Is the former George Air Force Base, CA, “EPA Superfund ID: CA2570024453, ″ the Air Force’s Camp Lejeune? Yes!
Some people have asked why it is taking so long to get help for the families of George AFB. At some point, senior management within the DOD made a decision that it was more important to cover up the problem at its contaminated bases than help the American Citizens that it harmed. When the decision was made to cover up the problem, the DOD created a classic “Us vs. Them” dynamic. This dynamic automatically makes anyone trying to expose the problem a threat, and creates a moral dilemma for the DOD employees: “Where does my allegiance lie, with my Oath of Enlistment or Oath of Office, or my paycheck and pension?”
The DOD’s Modus Operandi (M.O.) – Marine Corps Base Camp Lejeune, NC
To understand what those who are trying to expose the cover-up are up against, look at what was done at Camp Lejeune. The DOD lied to the public and local, state, and federal regulators and congress; withheld records; covered-up deaths that were the result of the contamination at Camp Lejeune; and forced the ATSDR to suppress information about the contamination, health problems, and deaths which were the direct result of the contamination at Camp Lejeune.

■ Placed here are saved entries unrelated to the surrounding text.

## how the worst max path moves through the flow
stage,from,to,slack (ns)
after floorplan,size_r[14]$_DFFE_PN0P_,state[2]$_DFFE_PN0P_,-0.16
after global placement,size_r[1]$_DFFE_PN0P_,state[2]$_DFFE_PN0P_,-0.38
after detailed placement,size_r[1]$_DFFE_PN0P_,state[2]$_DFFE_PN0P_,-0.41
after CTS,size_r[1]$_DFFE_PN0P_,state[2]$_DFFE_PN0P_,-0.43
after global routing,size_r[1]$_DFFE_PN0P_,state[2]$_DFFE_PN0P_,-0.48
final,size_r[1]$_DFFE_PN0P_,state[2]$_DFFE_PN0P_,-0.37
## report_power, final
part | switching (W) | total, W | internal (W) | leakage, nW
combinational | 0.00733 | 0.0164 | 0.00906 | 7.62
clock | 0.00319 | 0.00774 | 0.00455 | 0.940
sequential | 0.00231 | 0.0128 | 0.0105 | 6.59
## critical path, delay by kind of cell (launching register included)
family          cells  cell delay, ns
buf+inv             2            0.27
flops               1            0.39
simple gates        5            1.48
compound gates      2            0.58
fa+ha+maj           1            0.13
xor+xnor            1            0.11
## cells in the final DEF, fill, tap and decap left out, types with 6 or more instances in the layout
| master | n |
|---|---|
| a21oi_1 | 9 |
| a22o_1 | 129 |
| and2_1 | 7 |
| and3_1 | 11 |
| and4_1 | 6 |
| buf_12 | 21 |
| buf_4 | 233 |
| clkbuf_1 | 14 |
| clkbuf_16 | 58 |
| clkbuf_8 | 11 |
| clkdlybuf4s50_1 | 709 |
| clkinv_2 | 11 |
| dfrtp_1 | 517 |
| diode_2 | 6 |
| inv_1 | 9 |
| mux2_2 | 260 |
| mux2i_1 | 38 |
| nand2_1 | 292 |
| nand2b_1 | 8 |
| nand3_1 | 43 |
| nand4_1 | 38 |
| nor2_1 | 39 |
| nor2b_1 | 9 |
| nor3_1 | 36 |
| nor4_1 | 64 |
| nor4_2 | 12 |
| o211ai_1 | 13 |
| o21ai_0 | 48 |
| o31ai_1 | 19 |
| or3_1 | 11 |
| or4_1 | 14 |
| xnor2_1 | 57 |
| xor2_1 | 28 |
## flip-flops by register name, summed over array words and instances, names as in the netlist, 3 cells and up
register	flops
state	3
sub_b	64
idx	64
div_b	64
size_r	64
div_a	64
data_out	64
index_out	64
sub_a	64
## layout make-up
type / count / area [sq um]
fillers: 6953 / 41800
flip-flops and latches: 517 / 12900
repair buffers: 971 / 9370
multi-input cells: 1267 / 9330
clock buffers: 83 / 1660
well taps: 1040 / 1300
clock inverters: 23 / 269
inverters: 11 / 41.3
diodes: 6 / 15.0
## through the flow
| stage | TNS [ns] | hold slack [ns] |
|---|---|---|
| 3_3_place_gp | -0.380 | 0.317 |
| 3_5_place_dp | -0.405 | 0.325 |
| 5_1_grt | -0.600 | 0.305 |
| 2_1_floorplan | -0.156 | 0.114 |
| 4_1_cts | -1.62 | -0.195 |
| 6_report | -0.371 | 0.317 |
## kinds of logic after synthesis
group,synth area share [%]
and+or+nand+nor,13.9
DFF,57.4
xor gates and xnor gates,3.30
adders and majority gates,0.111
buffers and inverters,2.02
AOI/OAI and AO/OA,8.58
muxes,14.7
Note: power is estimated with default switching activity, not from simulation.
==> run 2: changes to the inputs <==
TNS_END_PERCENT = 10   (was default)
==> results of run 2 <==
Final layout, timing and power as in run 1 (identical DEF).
### src/rtl/pipe_hazard_ctrl.sv
// Stall/flush sequencer for the 5-stage pipeline: memory freeze, taken-branch
// flush (including a branch parked during a freeze), load-use bubble.
module pipe_hazard_ctrl
    import pipe_ctrl_pkg::*;
#(
    parameter int unsigned CNT_W   = 16,
    parameter int unsigned TIMEOUT = 64,
    parameter int unsigned TO_W    = 8
) (
    input  logic              clk,
    input  logic              reset,
    pipe_hazard_ctrl_if.slave hz
);

    state_t          state_q;
    logic            br_pend_q;
    logic [TO_W-1:0] busy_run_q;
    logic [TO_W-1:0] busy_run_d;
    logic            timeout_err_q;

    logic lu;
    logic br;
    logic to_hit;

    logic pc_write, ifid_write, ifid_flush, idex_write;
    logic idex_flush, exmem_write, exmem_flush, memwb_write;

    assign lu = hz.idex_memread && (hz.idex_rd != X0) &&
                ((hz.idex_rd == hz.ifid_rs1) || (hz.idex_rd == hz.ifid_rs2));
    assign br = hz.mem_branch_taken || br_pend_q;

    // Controls are gated by the raw reset so the pipeline is frozen while it is held.
    always_comb begin
        pc_write    = 1'b0;
        ifid_write  = 1'b0;
        ifid_flush  = 1'b0;
        idex_write  = 1'b0;
        idex_flush  = 1'b0;
        exmem_write = 1'b0;
        exmem_flush = 1'b0;
        memwb_write = 1'b0;
        if (reset && !hz.dmem_busy) begin
            idex_write  = 1'b1;
            exmem_write = 1'b1;
            memwb_write = 1'b1;
            if (br) begin
                pc_write    = 1'b1;
                ifid_write  = 1'b1;
                ifid_flush  = 1'b1;
                idex_flush  = 1'b1;
                exmem_flush = 1'b1;
            end else if (lu) begin
                idex_flush  = 1'b1;
            end else begin
                pc_write    = 1'b1;
                ifid_write  = 1'b1;
            end
        end
    end

    always_comb begin
        busy_run_d = '0;
        if (hz.dmem_busy) begin
            busy_run_d = (busy_run_q == TO_W'(TIMEOUT)) ? busy_run_q
                                                         : busy_run_q + TO_W'(1);
        end
    end

    assign to_hit = hz.dmem_busy && (busy_run_q == TO_W'(TIMEOUT - 1));

    always_ff @(posedge clk or negedge reset) begin
        if (!reset) begin
            state_q       <= RUN;
            br_pend_q     <= 1'b0;
            busy_run_q    <= '0;
            timeout_err_q <= 1'b0;
        end else begin
            busy_run_q <= busy_run_d;
            if (hz.dmem_busy) begin
                state_q   <= MEM_WAIT;
                br_pend_q <= br_pend_q || hz.mem_branch_taken;
            end else begin
                state_q   <= RUN;
                br_pend_q <= 1'b0;
            end
            if (to_hit) begin
                timeout_err_q <= 1'b1;
            end else if (hz.err_clr) begin
                timeout_err_q <= 1'b0;
            end
        end
    end

    sat_counter #(.W(CNT_W)) u_stall_cnt (
        .clk   (clk),
        .rst_n (reset),
        .inc   (!pc_write),
        .clr   (hz.cnt_clr),
        .q     (hz.stall_cnt)
    );

    sat_counter #(.W(CNT_W)) u_flush_cnt (
        .clk   (clk),
        .rst_n (reset),
        .inc   (ifid_flush),
        .clr   (hz.cnt_clr),
        .q     (hz.flush_cnt)
    );

    assign hz.pc_write    = pc_write;
    assign hz.ifid_write  = ifid_write;
    assign hz.ifid_flush  = ifid_flush;
    assign hz.idex_write  = idex_write;
    assign hz.idex_flush  = idex_flush;
    assign hz.exmem_write = exmem_write;
    assign hz.exmem_flush = exmem_flush;
    assign hz.memwb_write = memwb_write;
    assign hz.state       = state_q;
    assign hz.timeout_err = timeout_err_q;

endmodule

See: POGO’s Camp Lejeune Resource Page, POGO’s Blog Camp Lejeune Contamination Cover-up, and Marine Corps Base Camp Lejeune, NC – News
U.S. Government Accountability Office (GAO) Investigation
In a 2012 investigation, the GAO determined that the DOD has a long history of failing to notify the Department of Veterans Affairs or former base personnel of their exposure to potentially life threatening environmental contamination on its military bases. See: “DOD Can Improve Its Response to Environmental Exposures on Military Installations,” May 2012
The U.S. Government Accountability Office (GAO) is an independent, nonpartisan agency that works for Congress and is often called the “congressional watchdog.”
After reviewing this GAO report, I have to ask, “Has the DOD crossed the line from criminal negligence to criminal intent to conceal:
- The nature and extent of the contamination at its contaminated bases;
- The contamination’s Completed Exposure Pathways (CEP) to the base personnel, their families, civilian employees, and the surrounding community;
- The adverse health effects and deaths that were the result of the exposure to environmental contamination?”
Consequence of the DOD decision
Hundreds, possibly thousands, of people, including children, are sick, dying, or dead after exposure to the extremely toxic contamination at George AFB. By concealing the nature and extent of the contamination and its Completed Exposure Pathways, the DOD has defrauded our nation’s military personnel, their families, and veterans, of their pension and medical care.
- Doctors cannot treat the toxic exposures of base personnel and family members.
- Military personnel are being defrauded of their Medical Discharge, Military Pension, and medical care (TRICARE).
- Military personnel’s family members are being defrauded of their medical care (TRICARE).
- Veterans are being defrauded of their Social Security Disability, VA Service Connected Pension, and VA medical care.
- Veterans’ family members are being defrauded of their VA medical care (CHAMPVA).
- Parents were never given the choice of whether or not to have children because these parents were not provided information about their toxic exposure and the possible effect that it may have on their pregnancy and unborn children.
- The two schools on George AFB remained open for 10 years after the base was closed, potentially unnecessarily exposing the children and staff to environmental contamination.
U.S. military law has long held that following manifestly illegal orders is not a viable defense from criminal prosecution. In United States v. Keenan, the accused (Keenan) was found guilty of murder after he obeyed in order to shoot and kill an elderly Vietnamese citizen. The Court of Military Appeals held that “the justification for acts done pursuant to orders does not exist if the order was of such a nature that a man of ordinary sense and understanding would know it to be illegal.” (Interestingly, the soldier who gave Keenan the order, Corporal Luczko, was acquitted by reason of insanity).
Accessory after the fact – 18 U.S. Code § 3
“Whoever, knowing that an offense against the United States has been committed, receives, relieves, comforts or assists the offender in order to hinder or prevent his apprehension, trial or punishment, is an accessory after the fact.
Except as otherwise expressly provided by any Act of Congress, an accessory after the fact shall be imprisoned not more than one-half the maximum term of imprisonment or (notwithstanding section 3571) fined not more than one-half the maximum fine prescribed for the punishment of the principal, or both; or if the principal is punishable by life imprisonment or death, the accessory shall be imprisoned not more than 15 years.”
Accessory After the Fact – California Penal Code § 32
” Every person who, after a felony has been committed, harbors, conceals or aids a principal in such felony, with the intent that said principal may avoid or escape from arrest, trial, conviction or punishment, having knowledge that said principal has committed such felony or has been charged with such felony or convicted thereof, is an accessory to such felony.”